* Problem requirements
In your answer, print each of the records below exactly.

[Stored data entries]
____

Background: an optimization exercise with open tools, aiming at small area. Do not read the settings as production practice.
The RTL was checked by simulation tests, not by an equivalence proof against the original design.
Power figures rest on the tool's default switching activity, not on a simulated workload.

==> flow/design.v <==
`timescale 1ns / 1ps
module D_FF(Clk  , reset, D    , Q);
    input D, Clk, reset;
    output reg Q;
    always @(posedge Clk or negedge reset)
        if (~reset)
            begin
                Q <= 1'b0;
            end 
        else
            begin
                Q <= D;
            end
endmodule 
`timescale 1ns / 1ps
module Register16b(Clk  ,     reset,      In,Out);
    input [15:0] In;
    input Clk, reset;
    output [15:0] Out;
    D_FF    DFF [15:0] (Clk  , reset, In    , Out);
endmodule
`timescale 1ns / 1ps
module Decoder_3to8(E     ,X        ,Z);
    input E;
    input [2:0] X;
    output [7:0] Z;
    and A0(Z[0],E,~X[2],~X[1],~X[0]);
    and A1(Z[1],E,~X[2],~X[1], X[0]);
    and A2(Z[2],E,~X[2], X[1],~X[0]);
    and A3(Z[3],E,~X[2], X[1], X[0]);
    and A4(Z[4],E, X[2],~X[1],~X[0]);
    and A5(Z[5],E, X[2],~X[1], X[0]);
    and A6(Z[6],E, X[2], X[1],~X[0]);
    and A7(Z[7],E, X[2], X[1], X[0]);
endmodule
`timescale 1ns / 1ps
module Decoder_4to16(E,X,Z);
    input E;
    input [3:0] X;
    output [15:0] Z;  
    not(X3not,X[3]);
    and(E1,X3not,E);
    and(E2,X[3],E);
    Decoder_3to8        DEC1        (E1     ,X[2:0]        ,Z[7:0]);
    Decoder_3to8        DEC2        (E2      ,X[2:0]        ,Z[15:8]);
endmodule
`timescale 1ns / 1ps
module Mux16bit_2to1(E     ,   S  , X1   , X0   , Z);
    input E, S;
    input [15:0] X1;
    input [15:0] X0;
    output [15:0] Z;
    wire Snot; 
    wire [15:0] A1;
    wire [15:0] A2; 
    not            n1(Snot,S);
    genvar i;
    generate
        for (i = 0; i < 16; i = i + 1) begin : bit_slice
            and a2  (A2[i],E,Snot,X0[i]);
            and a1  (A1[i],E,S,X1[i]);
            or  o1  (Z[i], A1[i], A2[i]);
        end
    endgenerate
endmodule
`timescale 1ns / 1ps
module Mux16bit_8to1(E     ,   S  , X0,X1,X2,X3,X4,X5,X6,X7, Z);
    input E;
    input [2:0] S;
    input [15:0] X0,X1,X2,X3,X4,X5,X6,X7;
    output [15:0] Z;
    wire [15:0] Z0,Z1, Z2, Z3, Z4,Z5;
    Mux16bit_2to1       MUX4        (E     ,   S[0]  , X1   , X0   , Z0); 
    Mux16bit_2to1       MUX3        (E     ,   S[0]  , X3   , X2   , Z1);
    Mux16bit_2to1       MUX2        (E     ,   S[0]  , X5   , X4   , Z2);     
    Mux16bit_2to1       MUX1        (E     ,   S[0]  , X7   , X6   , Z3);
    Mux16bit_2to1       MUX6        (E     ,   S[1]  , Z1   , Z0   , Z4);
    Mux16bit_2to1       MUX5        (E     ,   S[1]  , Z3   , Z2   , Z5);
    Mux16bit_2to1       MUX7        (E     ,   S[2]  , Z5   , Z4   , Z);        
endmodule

____

* Task result
Background: an optimization exercise with open tools, aiming at small area. Do not read the settings as production practice.
The RTL was checked by simulation tests, not by an equivalence proof against the original design.
Power figures rest on the tool's default switching activity, not on a simulated workload.

==> flow/design.v <==
`timescale 1ns / 1ps
module D_FF(Clk  , reset, D    , Q);
    input D, Clk, reset;
    output reg Q;
    always @(posedge Clk or negedge reset)
        if (~reset)
            begin
                Q <= 1'b0;
            end 
        else
            begin
                Q <= D;
            end
endmodule 
`timescale 1ns / 1ps
module Register16b(Clk  ,     reset,      In,Out);
    input [15:0] In;
    input Clk, reset;
    output [15:0] Out;
    D_FF    DFF [15:0] (Clk  , reset, In    , Out);
endmodule
`timescale 1ns / 1ps
module Decoder_3to8(E     ,X        ,Z);
    input E;
    input [2:0] X;
    output [7:0] Z;
    and A0(Z[0],E,~X[2],~X[1],~X[0]);
    and A1(Z[1],E,~X[2],~X[1], X[0]);
    and A2(Z[2],E,~X[2], X[1],~X[0]);
    and A3(Z[3],E,~X[2], X[1], X[0]);
    and A4(Z[4],E, X[2],~X[1],~X[0]);
    and A5(Z[5],E, X[2],~X[1], X[0]);
    and A6(Z[6],E, X[2], X[1],~X[0]);
    and A7(Z[7],E, X[2], X[1], X[0]);
endmodule
`timescale 1ns / 1ps
module Decoder_4to16(E,X,Z);
    input E;
    input [3:0] X;
    output [15:0] Z;  
    not(X3not,X[3]);
    and(E1,X3not,E);
    and(E2,X[3],E);
    Decoder_3to8        DEC1        (E1     ,X[2:0]        ,Z[7:0]);
    Decoder_3to8        DEC2        (E2      ,X[2:0]        ,Z[15:8]);
endmodule
`timescale 1ns / 1ps
module Mux16bit_2to1(E     ,   S  , X1   , X0   , Z);
    input E, S;
    input [15:0] X1;
    input [15:0] X0;
    output [15:0] Z;
    wire Snot; 
    wire [15:0] A1;
    wire [15:0] A2; 
    not            n1(Snot,S);
    genvar i;
    generate
        for (i = 0; i < 16; i = i + 1) begin : bit_slice
            and a2  (A2[i],E,Snot,X0[i]);
            and a1  (A1[i],E,S,X1[i]);
            or  o1  (Z[i], A1[i], A2[i]);
        end
    endgenerate
endmodule
`timescale 1ns / 1ps
module Mux16bit_8to1(E     ,   S  , X0,X1,X2,X3,X4,X5,X6,X7, Z);
    input E;
    input [2:0] S;
    input [15:0] X0,X1,X2,X3,X4,X5,X6,X7;
    output [15:0] Z;
    wire [15:0] Z0,Z1, Z2, Z3, Z4,Z5;
    Mux16bit_2to1       MUX4        (E     ,   S[0]  , X1   , X0   , Z0); 
    Mux16bit_2to1       MUX3        (E     ,   S[0]  , X3   , X2   , Z1);
    Mux16bit_2to1       MUX2        (E     ,   S[0]  , X5   , X4   , Z2);     
    Mux16bit_2to1       MUX1        (E     ,   S[0]  , X7   , X6   , Z3);
    Mux16bit_2to1       MUX6        (E     ,   S[1]  , Z1   , Z0   , Z4);
    Mux16bit_2to1       MUX5        (E     ,   S[1]  , Z3   , Z2   , Z5);
    Mux16bit_2to1       MUX7        (E     ,   S[2]  , Z5   , Z4   , Z);        
endmodule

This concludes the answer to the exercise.